Yes - I can't get into the appstore BUT THE ITUNES STORE DOES WORK. My belief is that I have an invalid system serial number, but trying to change it caused me complete rebuild from scratch number two, so I can live without it for now.
Anything else?
Nope. It's been up for three days now, running Diablo 3 for several hours during the day and playing 1080p video via XBMC in the evening. No unexpected reboots, no weirdness, performance is staggering - it leaves my 2008 iMac (8.1) in the dust.
So what I have done here is proved to myself that it is most certainly possible for a Mac novice to build a decent performing Hackintosh for a fraction of the cost of equivalent Apple hardware. Which wasn't much of a surprise, but I was glad my proof of concept went ahead. Over the coming months, I will be improving the hardware in stages, beginning with a case and PSU which don't require their own seperate outbuilding, then an SSD and when I can be bothered to go through all the above again, I will replace the board and CPU with something a little more current, but right now, it will more than meet my needs.

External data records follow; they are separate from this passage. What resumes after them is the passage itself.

Context: an optimization exercise on an open-source flow, tuned for small area, a short achievable clock period and few clock cycles per item. The choices shown serve that exercise and are no tape-out recipe.
The RTL was checked by simulation tests, not by an equivalence proof against the original design.
Power and IR drop assume default switching activity.

==> flow/design.v <==
package tlbpt_pkg;
   localparam int TLB_ENTRIES = 4;
   localparam int PAGE_COUNT  = 16;
   localparam int FRAME_COUNT = 8;
   localparam int PAGE_BYTES  = 256;
   localparam int TLB_W    = $clog2(TLB_ENTRIES);
   localparam int PAGE_W   = $clog2(PAGE_COUNT);
   localparam int FRAME_W  = $clog2(FRAME_COUNT);
   localparam int OFFSET_W = $clog2(PAGE_BYTES);
   localparam int ADDR_W  = 12;
   localparam int PHYS_W  = 11;
   localparam int COUNT_W = 16;
endpackage
import tlbpt_pkg::*;
module tlbpt_ctrl
(
   input  logic              clock,
   input  logic              reset,
   input  logic              start,
   input  logic [ADDR_W-1:0] req_addr,
   output logic              busy,
   output logic              req_valid,
   output logic              state_reset,
   output logic [ADDR_W-1:0] req_addr_ff
);
   always_ff @(posedge clock) begin
      if (reset) begin
         req_valid <= 1'b0;
      end else begin
         req_valid <= start;
      end
      req_addr_ff <= req_addr;
      state_reset <= reset;
   end
   assign busy = 1'b0;
endmodule
import tlbpt_pkg::*;
module tlbpt_datapath
(
   input  logic               clock,
   input  logic               reset,
   input  logic               state_reset,
   input  logic               valid,
   input  logic [ADDR_W-1:0]  addr,
   output logic               rsp_valid,
   output logic [PHYS_W-1:0]  phys_addr,
   output logic               tlb_hit,
   output logic               page_fault,
   output logic               evicted,
   output logic [PAGE_W-1:0]  evicted_page,
   output logic [FRAME_W-1:0] frame_used,
   output logic [TLB_W-1:0]   tlb_slot,
   output logic [COUNT_W-1:0] hit_total,
   output logic [COUNT_W-1:0] fault_total
);
   logic [FRAME_COUNT-1:0]              pos_valid_ff;
   logic [FRAME_COUNT-1:0][PAGE_W-1:0]  pos_page_ff;
   logic [FRAME_COUNT-1:0][FRAME_W-1:0] pos_frame_ff;
   logic [TLB_ENTRIES-1:0][TLB_W-1:0]   pos_slot_ff;
   logic [COUNT_W-1:0]                  hit_count_ff;
   logic [COUNT_W-1:0]                  fault_count_ff;
   logic                rsp_valid_ff;
   logic [OFFSET_W-1:0] offset_ff;
   logic                hit_ff;
   logic                fault_ff;
   logic                ev_ff;
   logic [PAGE_W-1:0]   ev_page_ff;
   logic [PAGE_W-1:0]      page;
   logic [FRAME_COUNT-1:0] match;
   logic                   resident;
   logic                   hit;
   logic                   full;
   logic                   evict;
   logic [FRAME_W-1:0]     used_count;
   logic [FRAME_W-1:0]     match_frame;
   logic [TLB_W-1:0]       match_slot;
   logic [FRAME_W-1:0]     new_frame;
   logic [TLB_W-1:0]       new_slot;
   logic [FRAME_COUNT-1:0] shift;
   assign page = addr[OFFSET_W +: PAGE_W];
   always_comb begin
      for (int k = 0; k < FRAME_COUNT; k++) begin
         match[k] = pos_valid_ff[k] && (pos_page_ff[k] == page);
      end
      resident = |match;
      hit      = |match[TLB_ENTRIES-1:0];
      full     = pos_valid_ff[FRAME_COUNT-1];
      evict    = !resident && full;
      used_count = '0;
      for (int k = 0; k < FRAME_COUNT; k++) begin
         if (pos_valid_ff[k]) used_count = FRAME_W'(k + 1);
      end
      match_frame = '0;
      for (int k = 0; k < FRAME_COUNT; k++) begin
         if (match[k]) match_frame = match_frame | pos_frame_ff[k];
      end
      match_slot = '0;
      for (int k = 0; k < TLB_ENTRIES; k++) begin
         if (match[k]) match_slot = match_slot | pos_slot_ff[k];
      end
      new_frame = resident ? match_frame : (full ? pos_frame_ff[FRAME_COUNT-1] : used_count);
      new_slot  = hit ? match_slot :
                  (pos_valid_ff[TLB_ENTRIES-1] ? pos_slot_ff[TLB_ENTRIES-1] : used_count[TLB_W-1:0]);
      shift[0] = 1'b1;
      for (int k = 1; k < FRAME_COUNT; k++) begin
         shift[k] = shift[k-1] && !match[k-1];
      end
   end
   always_ff @(posedge clock) begin
      rsp_valid_ff <= valid && !reset;
   end
   always_ff @(posedge clock) begin
      if (state_reset) begin
         pos_valid_ff <= '0;
      end else begin
         if (valid) begin
            pos_valid_ff[0] <= 1'b1;
            for (int k = 1; k < FRAME_COUNT; k++) begin
               if (shift[k]) pos_valid_ff[k] <= pos_valid_ff[k-1];
            end
         end
      end
   end
   tlbpt_counter u_hit_count (
      .clock (clock),
      .reset (state_reset),
      .inc   (valid && hit),
      .count (hit_count_ff)
   );
   tlbpt_counter u_fault_count (
      .clock (clock),
      .reset (state_reset),
      .inc   (valid && !resident),
      .count (fault_count_ff)
   );
   always_ff @(posedge clock) begin
      if (valid) begin
         pos_page_ff[0]  <= page;
         pos_frame_ff[0] <= new_frame;
         pos_slot_ff[0]  <= new_slot;
         for (int k = 1; k < FRAME_COUNT; k++) begin
            if (shift[k]) begin
               pos_page_ff[k]  <= pos_page_ff[k-1];
               pos_frame_ff[k] <= pos_frame_ff[k-1];
            end
         end
         for (int k = 1; k < TLB_ENTRIES; k++) begin
            if (shift[k]) pos_slot_ff[k] <= pos_slot_ff[k-1];
         end
      end
   end
   always_ff @(posedge clock) begin
      offset_ff  <= addr[OFFSET_W-1:0];
      hit_ff     <= hit;
      fault_ff   <= !resident;
      ev_ff      <= evict;
      ev_page_ff <= evict ? pos_page_ff[FRAME_COUNT-1] : '0;
   end
   assign rsp_valid    = rsp_valid_ff;
   assign phys_addr    = PHYS_W'({pos_frame_ff[0], offset_ff});
   assign tlb_hit      = hit_ff;
   assign page_fault   = fault_ff;
   assign evicted      = ev_ff;
   assign evicted_page = ev_page_ff;
   assign frame_used   = pos_frame_ff[0];
   assign tlb_slot     = pos_slot_ff[0];
   assign hit_total    = hit_count_ff;
   assign fault_total  = fault_count_ff;
endmodule
module tlbpt_counter
(
   input  logic               clock,
   input  logic               reset,
   input  logic               inc,
   output logic [COUNT_W-1:0] count
);
   always_ff @(posedge clock) begin
      if (reset) begin
         count <= '0;
      end else if (inc && (count != '1)) begin
         count <= count + COUNT_W'(1);
      end
   end
endmodule
import tlbpt_pkg::*;
module tlb_page_table_lru_translate_core
(
   input  logic               clock,
   input  logic               reset,
   input  logic               start,
   output logic               busy,
   input  logic [ADDR_W-1:0]  req_logical_address,
   output logic               rsp_valid,
   output logic [PHYS_W-1:0]  rsp_physical_address,
   output logic               rsp_tlb_hit,
   output logic               rsp_page_fault,
   output logic               rsp_evicted,
   output logic [PAGE_W-1:0]  rsp_evicted_page,
   output logic [FRAME_W-1:0] rsp_frame_used,
   output logic [TLB_W-1:0]   rsp_tlb_slot,
   output logic [COUNT_W-1:0] rsp_hit_total,
   output logic [COUNT_W-1:0] rsp_fault_total
);
   logic              req_valid;
   logic              state_reset;
   logic [ADDR_W-1:0] req_addr_ff;
   tlbpt_ctrl u_ctrl (
      .clock       (clock),
      .reset       (reset),
      .start       (start),
      .req_addr    (req_logical_address),
      .busy        (busy),
      .req_valid   (req_valid),
      .state_reset (state_reset),
      .req_addr_ff (req_addr_ff)
   );
   tlbpt_datapath u_datapath (
      .clock        (clock),
      .reset        (reset),
      .state_reset  (state_reset),
      .valid        (req_valid),
      .addr         (req_addr_ff),
      .rsp_valid    (rsp_valid),
      .phys_addr    (rsp_physical_address),
      .tlb_hit      (rsp_tlb_hit),
      .page_fault   (rsp_page_fault),
      .evicted      (rsp_evicted),
      .evicted_page (rsp_evicted_page),
      .frame_used   (rsp_frame_used),
      .tlb_slot     (rsp_tlb_slot),
      .hit_total    (rsp_hit_total),
      .fault_total  (rsp_fault_total)
   );
endmodule
==> flow/flow/run.sh <==
#!/bin/bash
# Standard layout with: an area-oriented ABC script in synthesis, small port
# buffers, a clock tree of small leaf buffers under one strong root buffer
# and no dummy loads, and timing repair aimed below the design's period.
set -euo pipefail
W="$(pwd)"
export AREA_ABC_SCRIPT="$W/flow/area.abc"
export FLOW_SYNTH_TCL="$W/synth_recipe.tcl"
export BUFFER_PORTS_ARGS="-buffer_cell sky130_fd_sc_hd__buf_2"
export CTS_ARGS="-repair_clock_nets -dont_use_dummy_load -buf_list sky130_fd_sc_hd__clkbuf_4 -root_buf sky130_fd_sc_hd__clkbuf_16"
export SETUP_SLACK_MARGIN=5.8
bash standard.sh SYNTH_SCRIPT="$W/flow/area_synth.tcl" synth > synth.log 2>&1
bash standard.sh > standard.log 2>&1
==> flow/flow/area.abc <==
strash
dch
map -a
topo
==> flow/flow/area_synth.tcl <==
# synth_recipe.tcl (the standard synthesis) with an area-oriented ABC mapping
# script in place of ORFS's: only the combinational mapping changes, the
# registers are the standard synthesis's.
proc abc {args} {
  set i [lsearch -exact $args -script]
  if {$i >= 0} {
    lset args [expr {$i + 1}] $::env(AREA_ABC_SCRIPT)
  }
  yosys abc {*}$args
}
source $::env(FLOW_SYNTH_TCL)
==> flow/standard.sh <==
#!/bin/bash
# synth_recipe.tcl (not shown) runs the flow's synth.tcl, then flattens the netlist and writes it again
# the make line also repeats each setting of config.mk as NAME=value (left out here)
make -C /OpenROAD-flow-scripts/flow DESIGN_CONFIG=/design/flow/config.mk WORK_HOME=/design/flow/orfs CLKGATE_MAP_FILE= SYNTH_SCRIPT=/design/flow/synth_recipe.tcl "${@:-finish}"
==> flow/config.mk <==
export PLATFORM = sky130hd
export DESIGN_NAME = tlb_page_table_lru_translate_core
export DESIGN_NICKNAME = tlb_page_table_lru_translate_core
export VERILOG_FILES = /design/flow/design.v
export SDC_FILE = /design/flow/constraint.sdc
export NUM_CORES = 4
export LEC_CHECK = 0
export CAP_MARGIN = 20
export CORE_MARGIN = 2
export CORE_UTILIZATION = 60
export CTS_BUF_LIST = sky130_fd_sc_hd__clkbuf_4 sky130_fd_sc_hd__clkbuf_8
export CTS_CLUSTER_DIAMETER = 60
export CTS_CLUSTER_SIZE = 30
export SLEW_MARGIN = 20
==> flow/constraint.sdc <==
create_clock -name core_clock -period 8.5 [get_ports {clock}]
set_input_delay 1.7000 -clock core_clock [delete_from_list [all_inputs] [get_ports {clock}]]
set_output_delay 1.7000 -clock core_clock [all_outputs]
set_load 0.01 [all_outputs]
==> summary.txt <==
## cells in the final DEF, fill, tap and decap left out, types with 7 or more instances in the layout
cell      instances
a21oi_1          44
a22oi_1          15
buf_2            70
buf_4             9
clkbuf_4         16
clkinv_1         68
dfxtp_1          65
edfxtp_1         64
nand2_1          25
nand3_1          12
nand4_1           7
nor2_1           54
nor3_1           25
nor4_1            7
o21ai_0          23
o22ai_1           8
xor2_1            8
## cell families after synthesis
kind of cell	count (synthesis)	synth area share, %
simple gates	144	12.3
flops	134	65.1
compound gates	113	13.2
buf+inv	85	6.91
xor+xnor	11	1.89
fa+ha+maj	2	0.490
other cells	1	0.0735
## state kept, by name, summed over array words and instances, names as in the netlist
| name | flops |
|---|---|
| u_ctrl.state_reset | 1 |
| u_datapath.pos_valid_ff | 8 |
| u_datapath.offset_ff | 8 |
| u_datapath.ev_ff | 1 |
| u_datapath.ev_page_ff | 4 |
| u_datapath.pos_slot_ff | 8 |
| u_datapath.u_fault_count.count | 16 |
| u_datapath.pos_page_ff | 32 |
| u_datapath.hit_ff | 1 |
| u_ctrl.req_valid | 1 |
| u_ctrl.req_addr_ff | 12 |
| u_datapath.u_hit_count.count | 16 |
| u_datapath.rsp_valid_ff | 1 |
| u_datapath.pos_frame_ff | 24 |
| u_datapath.fault_ff | 1 |
## through the flow
| stage | instances | power [uW] | worst slack, ns | hold slack (ns) |
|---|---|---|---|---|
| floorplan | 490 | 788 | 5.71 | 0.310 |
| global placement | 657 | 817 | 4.94 | 0.309 |
| detailed placement | 657 | 818 | 4.90 | 0.316 |
| CTS | 679 | 1110 | 5.78 | 0.330 |
| global route | 682 | 1150 | 5.70 | 0.328 |
| finish | 682 | 1100 | 5.82 | 0.336 |
## routing by layer
| layer | vias to the layer above | routed length (um) | part of all wire, % | track usage [%] |
|---|---|---|---|---|
| met2 | 139 | 5380 | 49 | 40.0 |
| li1 | 1901 | - | - | - |
| met3 | 12 | 627 | 5.7 | 6.89 |
| met1 | 1846 | 4810 | 44 | 33.0 |
| met4 | 0 | 97 | 0.89 | 8.57 |
| met5 | - | 0 | 0 | 0 |
## repair_timing
action / CTS / global route
setup endpoints to repair: 79 / 62
buffers inserted: 5 / 3
cloned: 0 / 0
pin swaps: 4 / 0
gates resized for setup: 26 / 9
## area by class of cell
| cell class | count | area [um2] |
|---|---|---|
| Sequential cell | 134 | 3330 |
| Fill cell | 629 | 2340 |
| Timing Repair Buffer | 79 | 418 |
| Multi-Input combinational cell | 271 | 1540 |
| Tap cell | 105 | 131 |
| Inverter | 76 | 308 |
| Clock buffer | 17 | 145 |
## where the power goes
group / internal [uW] / leakage, uW / switching [uW]
sequential: 707 / 0.00118 / 21.4
combinational: 30.9 / 0.000870 / 53.4
clock: 109 / 0.0000859 / 182
## final timing paths
kind,slack (ns),cells after the start,startpoint,endpoint
max,5.82,1,u_datapath.pos_frame_ff[0]$_DFFE_PP_,rsp_frame_used[0]
min,0.34,0,u_ctrl.req_addr_ff[4]$_DFF_P_,u_datapath.offset_ff[4]$_DFF_P_
max reg2reg,5.93,14,u_ctrl.req_addr_ff[8]$_DFF_P_,u_datapath.u_fault_count.count[15]$_SDFFE_PP0P_
min reg2reg,0.34,0,u_ctrl.req_addr_ff[4]$_DFF_P_,u_datapath.offset_ff[4]$_DFF_P_
==> summary.txt <==
- Final Hold Fails: 0
- First-pass GRT wire length: 17.2 mm
- Routed WL: 10.9 mm
- Worst Tran Pin Value: 0.521 ns
- Detail Route Antenna Nets: 0
- # IOs: 72
- Clock Root Buffer: clkbuf_16
- Fin util: 71.5%
- RSZ-0062 raised after global routing: yes
- Required @ worst endpoint: 6.80 ns
- Critical path's top delay family: flip-flops
- H-tree depth: 4
- Yosys warnings: 3
- Starting Density: 62.1%
- Crit-path max cell delay: 0.45 ns
- Fin area: 5870 um2
- Die width: 96.2 um
- Skew-Pair Late Insertion Delay: 0.37 ns
- Post-synth top area cell: edfxtp_1
- # hold bufs at CTS: 0
- Post-synthesis cell count: 490
- Residual DRC: 0
- Overflow after GRT: 0
- # rows: 33
- Antenna diode count: 0
- Final period utilization: 31.5%
- DR vias: 3898
- Initial antenna violation count: 0
- Iter 0 DRT Violations: 280
- Synthesized area per cell: 10.4 um2
- Max capacitance violation total: 0
- FMAX: 373 MHz
- Synth Net Count: 507
- Core footprint: 8220 um2
- Area grow syn2layout: 15.1%
- Maximum vdd drop: 0.0974 mV
- Area after DPL: 5560 um2
- Worst Hold Class: reg -> reg
- Setup TNS: 0 ns
- Commonest cells in the netlist: clkinv_1 (76), dfxtp_1 (70), edfxtp_1 (64), nor2_1 (62), a21oi_1 (44)
- Fin crit period: 2.68 ns
- Top cells by area, synth: edfxtp_1 (38%), dfxtp_1 (27%), clkinv_1 (5.6%), nor2_1 (4.6%), a21oi_1 (4.3%)
- Vias in the first global route: 3574
- Clock sinks: 134
- TritonCTS clock tree: yes
- Number of buffers and inverters on the critical path: 1
- Sequential area share after synthesis: 65.1%
- CTS Buf Count: 17
- Arr. time, crit path: 0.98 ns
- Cell Chain, Critical Path: buf_2
- Share of the synthesized area in the top cell type: 37.7%
- Max-slew violations: 0
- I/O Buffers: 70
- HPWL Detailed: 7.68 mm
- Clock Skews: 0.0418 ns
- DIE AREA: 9260 um2
- Post-synth ARST share: 0%
- Vias/cell: 5.72
- Gp weighted congestion: 0.850
- Total GRT Usage: 25.0%
- Worst Setup Path Type: reg -> out
- Largest net degree at the start of global routing: 24
- Most frequent cell after synthesis: clkinv_1
- Crit-path max FO: 3
- Worst setup SP type: flop
- Mapped Area: 5100 um2
- Final nets: 596
- Deepest clock path buffer count: 2
- Post-synth EDFFs: 64
- Synthesized flop and latch total: 134
- Netlist cell types: 27
- Worst relative slew slack: 64.9%
- Setup-failing EPs final: 0
- Worst-path clk slew: 0.12 ns
- Leakage: 0.00213 uW
- Layout cells sized above 1: 21.5%
- Critical-path top delay cell: edfxtp_1
- Most used DFF post-synth: dfxtp_1
- Cell Pwr Density: 188 nW/um2
- First-pass DRT Iterations: 5
- Post-DR wirelength/cell: 16.0 um
- CP Capture Type: primary output
- Die H: 96.2 um
- Outcome: no timing/DRC/antenna violations
Testbench counts, summed over its fixed seeds: cycles 16,016, items 16,000.

static timing again, ports no longer ideal:
How much do the figures lean on ideal ports? The routed layout below was timed once more, with nothing changed but the port constraints. Step 1: set_driving_cell puts a clkbuf_16 on clock and a buf_2 on each other input, an assumption about the parent block. Step 2, shift: input delay + t, output delay - t, t = (earliest + latest rising clock arrival at the registers) / 2. This alone moves slack from input paths to output paths. a / b / c = ideal ports / drivers / drivers and shift; a / b = the first two.
t, ns: 0.384
setup WS [ns]: 5.820 / 5.780 / 5.935
worst setup path at the end: register to register
worst slew at a driven data input, ns: 0.04
pins driven straight from the clock port: 1
After both steps setup and hold are still met in this run. The setup slack of this run moves by -0.040 ns with the drivers and by +0.115 ns with both steps.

If you have any questions about the specifics of this guide please either reply to this thread or email me moc.liamg@revoltaoggnigar (its reversed) but as I said way back at the start, I'm no expert. This worked for me, it may not for you. This is just me giving something back to the Hackintosh community. . I will try and help you where I can, but in all likelihood following my advice on an existing build will break it. Always make changes to your cloned build rather than your live one, it will save you a world of pain.